Hitting GDP growth goal not easy – DoF official

REACHING the government’s full-year economic growth target of 6.5 to 6.9 percent will be a challenge, but it can be done, a senior Finance official said as he predicted a boost in the last three months of 2018.

1. A woman pays for her groceries at a supermarket in Makati on November 09, 2018. PHOTO BY JUSTINE RUTH BITANCOR

Asked on Thursday night if attaining the target figure was doable, Finance Secretary Gil Beltran told reporters: “It will be a little difficult, but it’s not impossible.”
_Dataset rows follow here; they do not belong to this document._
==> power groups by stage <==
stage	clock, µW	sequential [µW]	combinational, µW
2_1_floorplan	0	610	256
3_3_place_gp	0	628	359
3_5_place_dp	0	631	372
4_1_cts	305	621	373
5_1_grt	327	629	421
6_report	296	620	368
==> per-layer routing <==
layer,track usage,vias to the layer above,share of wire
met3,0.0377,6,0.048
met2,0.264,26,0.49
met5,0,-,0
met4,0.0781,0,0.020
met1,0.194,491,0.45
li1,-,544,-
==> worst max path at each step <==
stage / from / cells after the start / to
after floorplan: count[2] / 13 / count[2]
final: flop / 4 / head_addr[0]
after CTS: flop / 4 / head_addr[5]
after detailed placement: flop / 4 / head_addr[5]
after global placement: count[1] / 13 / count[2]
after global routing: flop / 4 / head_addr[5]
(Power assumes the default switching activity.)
==> config.mk <==
export PLATFORM = sky130hd
export DESIGN_NAME = acq_ctrl_sm
export DESIGN_NICKNAME = d
export VERILOG_FILES = /design/src/design/adc_acq_pkg.sv /design/src/design/acq_ctrl_sm.sv
export VERILOG_INCLUDE_DIRS = /design/src /design/src/design
export SDC_FILE = /design/constraint.sdc
export NUM_CORES = 1
export LEC_CHECK = 0
export BUFFER_PORTS_ARGS = -buffer_cell sky130_fd_sc_hd__buf_2
export CORE_MARGIN = 2
export CORE_UTILIZATION = 52
export DETAILED_ROUTE_END_ITERATION = 12
export HOLD_SLACK_MARGIN = 0.08
export PLACE_DENSITY = 0.81
export RECOVER_POWER = 25
export SYNTH_ARGS = -nofsm -noshare
export SYNTH_HDL_FRONTEND = slang
export SYNTH_SLANG_ARGS = --single-unit
==> constraint.sdc <==
create_clock -name adc_clk -period 2.5 [get_ports adc_clk]
set_input_delay 0.5 -clock adc_clk [delete_from_list [all_inputs] [get_ports adc_clk]]
set_output_delay 0.5 -clock adc_clk [all_outputs]
set_load 0.01 [all_outputs]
His remarks came after the Philippine Statistics Authority (PSA) reported on Thursday morning that the country’s gross domestic product (GDP) decelerated to 6.1 percent in the third quarter, its slowest in three years.
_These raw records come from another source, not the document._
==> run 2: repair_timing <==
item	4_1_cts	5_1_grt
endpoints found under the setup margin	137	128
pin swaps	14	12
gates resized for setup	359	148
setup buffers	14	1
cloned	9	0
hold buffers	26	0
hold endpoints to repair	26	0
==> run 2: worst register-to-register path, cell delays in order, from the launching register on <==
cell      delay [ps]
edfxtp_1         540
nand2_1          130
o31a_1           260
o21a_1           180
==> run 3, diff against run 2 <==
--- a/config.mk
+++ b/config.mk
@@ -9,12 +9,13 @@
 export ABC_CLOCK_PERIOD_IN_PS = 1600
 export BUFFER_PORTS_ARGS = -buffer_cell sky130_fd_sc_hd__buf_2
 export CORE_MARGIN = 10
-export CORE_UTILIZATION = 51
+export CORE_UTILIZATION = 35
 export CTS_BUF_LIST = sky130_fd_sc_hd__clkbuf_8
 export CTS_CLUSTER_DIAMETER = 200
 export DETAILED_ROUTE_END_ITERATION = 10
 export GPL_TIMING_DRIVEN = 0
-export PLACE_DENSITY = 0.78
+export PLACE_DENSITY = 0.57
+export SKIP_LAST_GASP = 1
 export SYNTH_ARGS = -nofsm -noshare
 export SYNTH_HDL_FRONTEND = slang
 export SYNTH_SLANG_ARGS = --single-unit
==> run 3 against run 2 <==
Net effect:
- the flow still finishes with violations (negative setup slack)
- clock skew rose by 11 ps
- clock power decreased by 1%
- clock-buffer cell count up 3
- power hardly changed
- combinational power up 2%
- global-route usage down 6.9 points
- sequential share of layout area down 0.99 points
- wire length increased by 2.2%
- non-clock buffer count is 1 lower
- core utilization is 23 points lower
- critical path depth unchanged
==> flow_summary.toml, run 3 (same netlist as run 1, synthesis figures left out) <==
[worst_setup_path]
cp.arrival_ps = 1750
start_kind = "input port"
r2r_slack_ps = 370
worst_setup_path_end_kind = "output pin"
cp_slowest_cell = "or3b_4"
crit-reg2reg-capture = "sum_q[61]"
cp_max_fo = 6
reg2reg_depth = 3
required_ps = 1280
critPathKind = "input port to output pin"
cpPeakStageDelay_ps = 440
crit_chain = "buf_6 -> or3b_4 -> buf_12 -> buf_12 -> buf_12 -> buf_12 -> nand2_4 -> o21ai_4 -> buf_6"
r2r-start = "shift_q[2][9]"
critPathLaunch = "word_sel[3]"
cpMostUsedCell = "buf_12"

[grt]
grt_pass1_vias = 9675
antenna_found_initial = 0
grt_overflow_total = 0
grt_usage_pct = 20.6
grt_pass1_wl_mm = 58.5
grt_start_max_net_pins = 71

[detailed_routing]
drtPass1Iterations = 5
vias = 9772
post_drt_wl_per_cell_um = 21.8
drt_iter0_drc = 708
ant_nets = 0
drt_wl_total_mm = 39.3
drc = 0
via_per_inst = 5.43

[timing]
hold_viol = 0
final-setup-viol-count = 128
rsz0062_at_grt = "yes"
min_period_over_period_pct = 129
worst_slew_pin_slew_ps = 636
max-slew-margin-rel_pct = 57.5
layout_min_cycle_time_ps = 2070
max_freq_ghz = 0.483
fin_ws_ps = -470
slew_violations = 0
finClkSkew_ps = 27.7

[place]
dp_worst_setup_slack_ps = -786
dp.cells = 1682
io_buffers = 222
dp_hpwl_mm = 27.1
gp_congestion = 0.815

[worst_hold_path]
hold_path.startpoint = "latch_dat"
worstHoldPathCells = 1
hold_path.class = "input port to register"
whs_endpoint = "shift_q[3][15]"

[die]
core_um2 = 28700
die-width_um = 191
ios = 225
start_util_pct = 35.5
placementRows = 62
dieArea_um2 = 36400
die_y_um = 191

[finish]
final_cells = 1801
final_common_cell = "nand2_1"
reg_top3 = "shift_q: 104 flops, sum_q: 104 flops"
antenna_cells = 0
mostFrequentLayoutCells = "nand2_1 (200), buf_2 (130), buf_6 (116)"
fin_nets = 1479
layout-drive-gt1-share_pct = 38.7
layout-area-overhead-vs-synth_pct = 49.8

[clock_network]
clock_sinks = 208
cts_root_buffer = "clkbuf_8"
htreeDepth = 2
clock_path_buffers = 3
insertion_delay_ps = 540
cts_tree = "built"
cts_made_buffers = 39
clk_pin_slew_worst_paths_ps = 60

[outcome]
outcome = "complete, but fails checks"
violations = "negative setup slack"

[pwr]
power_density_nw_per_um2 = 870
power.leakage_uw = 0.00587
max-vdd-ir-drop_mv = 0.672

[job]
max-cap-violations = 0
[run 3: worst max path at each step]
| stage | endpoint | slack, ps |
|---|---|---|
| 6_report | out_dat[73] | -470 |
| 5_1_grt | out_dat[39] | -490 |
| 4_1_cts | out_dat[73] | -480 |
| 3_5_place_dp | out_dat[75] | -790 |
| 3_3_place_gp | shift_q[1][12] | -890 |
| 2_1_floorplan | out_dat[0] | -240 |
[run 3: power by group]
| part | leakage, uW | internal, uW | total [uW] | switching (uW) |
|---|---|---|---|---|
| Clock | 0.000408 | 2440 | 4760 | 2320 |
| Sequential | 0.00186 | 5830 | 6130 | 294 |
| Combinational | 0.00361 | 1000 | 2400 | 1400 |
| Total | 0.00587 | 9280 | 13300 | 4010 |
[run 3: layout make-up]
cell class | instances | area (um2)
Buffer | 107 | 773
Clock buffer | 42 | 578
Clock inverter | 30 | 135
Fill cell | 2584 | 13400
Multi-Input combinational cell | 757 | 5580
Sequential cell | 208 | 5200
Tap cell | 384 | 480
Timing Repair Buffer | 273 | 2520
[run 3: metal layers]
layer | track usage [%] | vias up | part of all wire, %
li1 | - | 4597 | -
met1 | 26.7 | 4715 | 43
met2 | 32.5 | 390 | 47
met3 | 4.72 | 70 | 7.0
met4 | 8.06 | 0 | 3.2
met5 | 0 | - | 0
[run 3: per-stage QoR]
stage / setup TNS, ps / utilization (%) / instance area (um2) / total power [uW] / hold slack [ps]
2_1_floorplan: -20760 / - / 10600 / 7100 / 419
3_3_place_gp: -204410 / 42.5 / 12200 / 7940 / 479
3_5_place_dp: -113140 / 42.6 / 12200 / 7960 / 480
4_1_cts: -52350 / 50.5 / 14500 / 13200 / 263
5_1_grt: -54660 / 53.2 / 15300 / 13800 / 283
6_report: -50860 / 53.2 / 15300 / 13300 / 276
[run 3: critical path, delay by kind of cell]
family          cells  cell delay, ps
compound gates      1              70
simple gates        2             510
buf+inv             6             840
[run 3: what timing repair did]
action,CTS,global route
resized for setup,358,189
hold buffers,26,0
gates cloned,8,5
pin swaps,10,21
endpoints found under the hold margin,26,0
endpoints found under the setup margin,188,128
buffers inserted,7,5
The figure brought year-to-date GDP expansion to 6.3 percent, still below the revised growth target.
Beltran is optimistic, however, that the economy would bounce back in the fourth quarter, as consumption, which grew by only 5.2 percent in July to September from 5.9 percent in April to June, is seen to recover.
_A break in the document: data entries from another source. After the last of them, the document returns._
### src/logic/sdram_sched_pkg.sv
////////////////////////////////////////////////////////////
// Shared widths, vector types and command encodings for the
// SDRAM scheduler, imported by every pipeline stage
////////////////////////////////////////////////////////////

`default_nettype none

package sdram_sched_pkg;

  // Geometry of the attached SDRAM
  localparam int ROW_W     = 13;
  localparam int BA_W      = 2;
  localparam int COL_W     = 9;
  localparam int BANKS     = 4;
  localparam int ADDR_W    = ROW_W + BA_W + COL_W;
  localparam int DQ_W      = 16;
  localparam int SD_ADDR_W = 13;

  // All-banks bit for PRE, must stay clear for single-bank PRE
  localparam int A10_BIT   = 10;

  typedef logic [ROW_W-1:0]     row_t;
  typedef logic [BA_W-1:0]      bank_t;
  typedef logic [COL_W-1:0]     col_t;
  typedef logic [ADDR_W-1:0]    addr_t;
  typedef logic [DQ_W-1:0]      dq_t;
  typedef logic [SD_ADDR_W-1:0] sd_addr_t;

  // {cs_n, ras_n, cas_n, we_n}
  typedef enum logic [3:0] {
    CMD_NOP = 4'b0111,
    CMD_ACT = 4'b0011,
    CMD_RD  = 4'b0101,
    CMD_WR  = 4'b0100,
    CMD_PRE = 4'b0010,
    CMD_REF = 4'b0001
  } sdram_cmd_e;

  typedef enum logic {
    ST_RUN      = 1'b0,
    ST_REF_WAIT = 1'b1
  } issue_st_e;

endpackage : sdram_sched_pkg

`default_nettype wire

### src/logic/sdram_bank_timers.sv
////////////////////////////////////////////////////////////
// Per-bank tRCD/tRP/tRAS counters and a shared tRC counter,
// loaded from the commands seen on the SDRAM command bus
////////////////////////////////////////////////////////////

`timescale 1ns/10ps
`default_nettype none

module sdram_bank_timers
  import sdram_sched_pkg::*;
#(
  parameter int T_RCD = 3,
  parameter int T_RP  = 3,
  parameter int T_RAS = 6,
  parameter int T_RC  = 9
)
(
  input  wire logic       clk_i,
  input  wire logic       rst_ni,
  input  wire sdram_cmd_e cmd_i,
  input  wire bank_t      ba_i,
  input  wire sd_addr_t   addr_cmd_i,
  output logic [BANKS-1:0] act_ok_o,
  output logic [BANKS-1:0] rw_ok_o,
  output logic [BANKS-1:0] pre_ok_o,
  output logic             ref_ok_o
);

  localparam int CNT_W = $clog2(T_RCD + T_RP + T_RAS + T_RC);
  typedef logic [CNT_W-1:0] cnt_t;

  // Command is seen one cycle late and the next one takes a
  // cycle to register, so each gap is loaded as T - 2
  localparam cnt_t RCD_LD = cnt_t'(T_RCD - 2);
  localparam cnt_t RP_LD  = cnt_t'(T_RP - 2);
  localparam cnt_t RAS_LD = cnt_t'(T_RAS - 2);
  localparam cnt_t RC_LD  = cnt_t'(T_RC - 2);

  cnt_t rcd_cnt [BANKS];
  cnt_t rp_cnt  [BANKS];
  cnt_t ras_cnt [BANKS];
  cnt_t rc_cnt;
  logic rc_ok;
  logic [BANKS-1:0] rp_ok;

  function automatic cnt_t count(input logic load, input cnt_t ld_val, input cnt_t cnt);
    if (load)
      return ld_val;
    return (cnt != '0) ? cnt - 1'b1 : cnt;
  endfunction

  for (genvar b = 0; b < BANKS; b++)
  begin : g_bank
    logic act_hit;
    logic pre_hit;

    assign act_hit = (cmd_i == CMD_ACT) && (ba_i == bank_t'(b));
    assign pre_hit = (cmd_i == CMD_PRE) && (addr_cmd_i[A10_BIT] || ba_i == bank_t'(b));

    always_ff @(posedge clk_i or negedge rst_ni)
    begin
      if (!rst_ni)
      begin
        rcd_cnt[b] <= '0;
        ras_cnt[b] <= '0;
        rp_cnt[b]  <= '0;
      end
      else
      begin
        rcd_cnt[b] <= count(act_hit, RCD_LD, rcd_cnt[b]);
        ras_cnt[b] <= count(act_hit, RAS_LD, ras_cnt[b]);
        rp_cnt[b]  <= count(pre_hit, RP_LD, rp_cnt[b]);
      end
    end

    assign rp_ok[b]    = (rp_cnt[b] == '0);
    assign rw_ok_o[b]  = (rcd_cnt[b] == '0);
    assign pre_ok_o[b] = (ras_cnt[b] == '0);
    assign act_ok_o[b] = rp_ok[b] && rc_ok;
  end

  // Global tRC, restarted by REF and by any ACT
  always_ff @(posedge clk_i or negedge rst_ni)
  begin
    if (!rst_ni)
      rc_cnt <= '0;
    else
      rc_cnt <= count(cmd_i == CMD_REF || cmd_i == CMD_ACT, RC_LD, rc_cnt);
  end

  assign rc_ok    = (rc_cnt == '0);
  assign ref_ok_o = &rp_ok && rc_ok;

endmodule : sdram_bank_timers

`default_nettype wire

### src/logic/sdram_cmd_issue.sv
////////////////////////////////////////////////////////////
// Picks the next SDRAM command from the slot, the bank timers
// and the refresh request, and registers it onto the pins
////////////////////////////////////////////////////////////

`timescale 1ns/10ps
`default_nettype none

module sdram_cmd_issue
  import sdram_sched_pkg::*;
(
  input  wire logic             clk_i,
  input  wire logic             rst_ni,
  input  wire logic             slot_valid_i,
  input  wire logic             slot_we_i,
  input  wire bank_t            slot_bank_i,
  input  wire row_t             slot_row_i,
  input  wire col_t             slot_col_i,
  input  wire dq_t              slot_wdata_i,
  input  wire logic             row_hit_i,
  input  wire logic             bank_open_i,
  input  wire logic             any_open_i,
  input  wire logic [BANKS-1:0] act_ok_i,
  input  wire logic [BANKS-1:0] rw_ok_i,
  input  wire logic [BANKS-1:0] pre_ok_i,
  input  wire logic             ref_ok_i,
  input  wire logic             ref_pending_i,
  output logic                  slot_take_o,
  output sdram_cmd_e            sd_cmd_o,
  output bank_t                 sd_ba_o,
  output sd_addr_t              sd_addr_o,
  output dq_t                   sd_dq_o,
  output logic                  sd_dqoe_o
);

  issue_st_e  st_q, st_d;
  sdram_cmd_e cmd_d;
  bank_t      ba_d;
  sd_addr_t   addr_d;

  ////////////////////////////////////////////////////////////
  // Next command
  ////////////////////////////////////////////////////////////

  always_comb
  begin
    st_d        = st_q;
    cmd_d       = CMD_NOP;
    ba_d        = slot_bank_i;
    addr_d      = '0;
    slot_take_o = 1'b0;

    // Table and timers see a command one cycle after it is issued,
    // so nothing goes out right behind another command
    if (sd_cmd_o == CMD_NOP)
    begin
      case (st_q)
        ST_REF_WAIT:
          if (ref_ok_i)
          begin
            cmd_d = CMD_REF;
            st_d  = ST_RUN;
          end
        default:
          if (ref_pending_i)
          begin
            if (any_open_i)
            begin
              if (&pre_ok_i)
              begin
                cmd_d           = CMD_PRE;
                addr_d[A10_BIT] = 1'b1;
                st_d            = ST_REF_WAIT;
              end
            end
            else if (ref_ok_i)
              cmd_d = CMD_REF;
          end
          else if (slot_valid_i)
          begin
            if (row_hit_i)
            begin
              if (rw_ok_i[slot_bank_i])
              begin
                cmd_d              = slot_we_i ? CMD_WR : CMD_RD;
                addr_d[COL_W-1:0]  = slot_col_i;
                slot_take_o        = 1'b1;
              end
            end
            else if (!bank_open_i)
            begin
              if (act_ok_i[slot_bank_i])
              begin
                cmd_d             = CMD_ACT;
                addr_d[ROW_W-1:0] = slot_row_i;
              end
            end
            else if (pre_ok_i[slot_bank_i])
              cmd_d = CMD_PRE;
          end
      endcase
    end
  end

  always_ff @(posedge clk_i or negedge rst_ni)
  begin
    if (!rst_ni)
    begin
      st_q      <= ST_RUN;
      sd_cmd_o  <= CMD_NOP;
      sd_dqoe_o <= 1'b0;
    end
    else
    begin
      st_q      <= st_d;
      sd_cmd_o  <= cmd_d;
      sd_dqoe_o <= (cmd_d == CMD_WR);
    end
  end

  // Address, bank and write data ride along with the command
  always_ff @(posedge clk_i)
  begin
    sd_ba_o   <= ba_d;
    sd_addr_o <= addr_d;
    if (slot_take_o && slot_we_i)
      sd_dq_o <= slot_wdata_i;
  end

endmodule : sdram_cmd_issue

`default_nettype wire

### src/logic/sdram_rd_return.sv
////////////////////////////////////////////////////////////
// CAS-latency marker line; captures DQ and flags each read
////////////////////////////////////////////////////////////

`timescale 1ns/10ps
`default_nettype none

module sdram_rd_return
  import sdram_sched_pkg::*;
#(
  parameter int CAS_LAT = 3
)
(
  input  wire logic       clk_i,
  input  wire logic       rst_ni,
  input  wire sdram_cmd_e cmd_i,
  input  wire dq_t        sd_dq_i,
  output logic            rd_valid_o,
  output dq_t             rd_data_o
);

  // One marker per RD, several may be in flight
  logic [CAS_LAT-1:0] mark_q;

  always_ff @(posedge clk_i or negedge rst_ni)
  begin
    if (!rst_ni)
    begin
      mark_q     <= '0;
      rd_valid_o <= 1'b0;
    end
    else
    begin
      mark_q[0] <= (cmd_i == CMD_RD);
      for (int i = 1; i < CAS_LAT; i++)
        mark_q[i] <= mark_q[i-1];
      rd_valid_o <= mark_q[CAS_LAT-1];
    end
  end

  always_ff @(posedge clk_i)
  begin
    if (mark_q[CAS_LAT-1])
      rd_data_o <= sd_dq_i;
  end

endmodule : sdram_rd_return

`default_nettype wire

### src/logic/sdram_refresh_timer.sv
////////////////////////////////////////////////////////////
// Refresh interval tick and a small pending-refresh count
////////////////////////////////////////////////////////////

`timescale 1ns/10ps
`default_nettype none

module sdram_refresh_timer
  import sdram_sched_pkg::*;
#(
  parameter int T_REFI = 400
)
(
  input  wire logic       clk_i,
  input  wire logic       rst_ni,
  input  wire sdram_cmd_e cmd_i,
  output logic            ref_pending_o
);

  localparam int REFI_W = $clog2(T_REFI);
  typedef logic [REFI_W-1:0] refi_t;

  refi_t      interval_q;
  logic [2:0] pending_q;
  logic       tick;
  logic       ref_seen;

  assign tick     = (interval_q == '0);
  assign ref_seen = (cmd_i == CMD_REF);

  always_ff @(posedge clk_i or negedge rst_ni)
  begin
    if (!rst_ni)
    begin
      interval_q <= refi_t'(T_REFI - 1);
      pending_q  <= '0;
    end
    else
    begin
      interval_q <= tick ? refi_t'(T_REFI - 1) : interval_q - 1'b1;
      // Tick and REF together leave the count alone
      if (tick && !ref_seen && pending_q != 3'd7)
        pending_q <= pending_q + 1'b1;
      else if (ref_seen && !tick && pending_q != 3'd0)
        pending_q <= pending_q - 1'b1;
    end
  end

  assign ref_pending_o = |pending_q;

endmodule : sdram_refresh_timer

`default_nettype wire

### src/logic/sdram_req_decode.sv
////////////////////////////////////////////////////////////
// Request slot with address split and open-row table; tells
// the issue stage whether the held access hits an open row
////////////////////////////////////////////////////////////

`timescale 1ns/10ps
`default_nettype none

module sdram_req_decode
  import sdram_sched_pkg::*;
(
  input  wire logic       clk_i,
  input  wire logic       rst_ni,
  input  wire logic       req_i,
  input  wire logic       we_i,
  input  wire addr_t      addr_i,
  input  wire dq_t        wdata_i,
  input  wire logic       slot_take_i,
  input  wire sdram_cmd_e cmd_i,
  input  wire bank_t      ba_i,
  input  wire sd_addr_t   addr_cmd_i,
  output logic            ack_o,
  output logic            slot_valid_o,
  output logic            slot_we_o,
  output bank_t           slot_bank_o,
  output row_t            slot_row_o,
  output col_t            slot_col_o,
  output dq_t             slot_wdata_o,
  output logic            row_hit_o,
  output logic            bank_open_o,
  output logic            any_open_o
);

  logic             accept;
  logic [BANKS-1:0] open_q;
  row_t             row_q [BANKS];

  // Slot frees on the same edge the RD/WR is registered
  assign accept = req_i && (!slot_valid_o || slot_take_i);

  always_ff @(posedge clk_i or negedge rst_ni)
  begin
    if (!rst_ni)
    begin
      ack_o        <= 1'b0;
      slot_valid_o <= 1'b0;
    end
    else
    begin
      ack_o        <= accept;
      slot_valid_o <= accept || (slot_valid_o && !slot_take_i);
    end
  end

  // Host address is {row, bank, col}
  always_ff @(posedge clk_i)
  begin
    if (accept)
    begin
      slot_we_o    <= we_i;
      slot_col_o   <= addr_i[COL_W-1:0];
      slot_bank_o  <= addr_i[COL_W +: BA_W];
      slot_row_o   <= addr_i[COL_W+BA_W +: ROW_W];
      slot_wdata_o <= wdata_i;
    end
  end

  ////////////////////////////////////////////////////////////
  // Open-row table, follows the command bus
  ////////////////////////////////////////////////////////////

  always_ff @(posedge clk_i or negedge rst_ni)
  begin
    if (!rst_ni)
      open_q <= '0;
    else if (cmd_i == CMD_ACT)
      open_q[ba_i] <= 1'b1;
    else if (cmd_i == CMD_PRE)
    begin
      if (addr_cmd_i[A10_BIT])
        open_q <= '0;
      else
        open_q[ba_i] <= 1'b0;
    end
  end

  always_ff @(posedge clk_i)
  begin
    if (cmd_i == CMD_ACT)
      row_q[ba_i] <= addr_cmd_i[ROW_W-1:0];
  end

  assign bank_open_o = open_q[slot_bank_o];
  assign row_hit_o   = slot_valid_o && bank_open_o && (row_q[slot_bank_o] == slot_row_o);
  assign any_open_o  = |open_q;

endmodule : sdram_req_decode

`default_nettype wire

### src/logic/sdram_sched_top.sv
////////////////////////////////////////////////////////////
// Scheduler top level; fixes the SDRAM timing and connects
// decode, timers, issue and read return around the command bus
////////////////////////////////////////////////////////////

`timescale 1ns/10ps
`default_nettype none

module sdram_sched_top
  import sdram_sched_pkg::*;
#(
  parameter int T_RCD   = 3,
  parameter int T_RP    = 3,
  parameter int T_RAS   = 6,
  parameter int T_RC    = 9,
  parameter int CAS_LAT = 3,
  parameter int T_REFI  = 400
)
(
  input  wire logic       clk_i,
  input  wire logic       rst_ni,
  input  wire logic       req_i,
  input  wire logic       we_i,
  input  wire addr_t      addr_i,
  input  wire dq_t        wdata_i,
  output logic            ack_o,
  output logic            rd_valid_o,
  output dq_t             rd_data_o,
  output sdram_cmd_e      sd_cmd_o,
  output bank_t           sd_ba_o,
  output sd_addr_t        sd_addr_o,
  output dq_t             sd_dq_o,
  output logic            sd_dqoe_o,
  input  wire dq_t        sd_dq_i
);

  logic             slot_valid, slot_we, slot_take;
  bank_t            slot_bank;
  row_t             slot_row;
  col_t             slot_col;
  dq_t              slot_wdata;
  logic             row_hit, bank_open, any_open;
  logic [BANKS-1:0] act_ok, rw_ok, pre_ok;
  logic             ref_ok, ref_pending;

  sdram_req_decode u_decode (
    .clk_i, .rst_ni, .req_i, .we_i, .addr_i, .wdata_i,
    .slot_take_i (slot_take),    .cmd_i (sd_cmd_o),
    .ba_i (sd_ba_o),             .addr_cmd_i (sd_addr_o),
    .ack_o,
    .slot_valid_o (slot_valid),  .slot_we_o (slot_we),
    .slot_bank_o (slot_bank),    .slot_row_o (slot_row),
    .slot_col_o (slot_col),      .slot_wdata_o (slot_wdata),
    .row_hit_o (row_hit),        .bank_open_o (bank_open),
    .any_open_o (any_open)
  );

  sdram_bank_timers #(.T_RCD(T_RCD), .T_RP(T_RP), .T_RAS(T_RAS), .T_RC(T_RC)) u_timers (
    .clk_i, .rst_ni,
    .cmd_i (sd_cmd_o), .ba_i (sd_ba_o), .addr_cmd_i (sd_addr_o),
    .act_ok_o (act_ok), .rw_ok_o (rw_ok), .pre_ok_o (pre_ok), .ref_ok_o (ref_ok)
  );

  sdram_refresh_timer #(.T_REFI(T_REFI)) u_refresh (
    .clk_i, .rst_ni, .cmd_i (sd_cmd_o), .ref_pending_o (ref_pending)
  );

  sdram_cmd_issue u_issue (
    .clk_i, .rst_ni,
    .slot_valid_i (slot_valid),  .slot_we_i (slot_we),
    .slot_bank_i (slot_bank),    .slot_row_i (slot_row),
    .slot_col_i (slot_col),      .slot_wdata_i (slot_wdata),
    .row_hit_i (row_hit),        .bank_open_i (bank_open),
    .any_open_i (any_open),
    .act_ok_i (act_ok), .rw_ok_i (rw_ok), .pre_ok_i (pre_ok),
    .ref_ok_i (ref_ok),          .ref_pending_i (ref_pending),
    .slot_take_o (slot_take),
    .sd_cmd_o, .sd_ba_o, .sd_addr_o, .sd_dq_o, .sd_dqoe_o
  );

  sdram_rd_return #(.CAS_LAT(CAS_LAT)) u_rd_return (
    .clk_i, .rst_ni, .cmd_i (sd_cmd_o), .sd_dq_i, .rd_valid_o, .rd_data_o
  );

endmodule : sdram_sched_top

`default_nettype wire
“It will be better. Better than the first three quarters. There’s a lot of spending for consumption and for investment,” he said.
Slowing inflation and election spending would support fourth-quarter growth, according to the Finance undersecretary.

The rate of increase in the price of goods and services in October remained at a nine-year high of 6.7 percent for the second consecutive month, prompting the Bangko Sentral ng Pilipinas and economic managers to say that inflation already peaked in the third quarter and is pointing to a downward path.

The country will hold midterm elections on May 13, 2019, which Beltran said could boost GDP growth by about 1 percent.

His view is contrary to analysts’ expectations that economic expansion was poised to decelerate in October to December and fall below the full-year target.

Alex Holmes, Asia economist of London-based research consultancy firm Capital Economics, believes that the “slowdown will continue over the coming quarters as the economy faces headwinds from tighter monetary policy and a weakening external environment.”

IHS Markit Asia-Pacific chief economist Rajiv Biswas warned that the impact of central-bank rate hikes on economic growth “will continue to act as a drag on household consumption in coming quarters, with fourth-quarter GDP growth likely to moderate to a pace of around 6 percent.”

ING Bank Manila senior economist Nicholas Antonio Mapa claimed that fourth-quarter growth was likely to continue to be moderate, with household final consumption seen to decelerate further, and the drag from net trade would likely stay.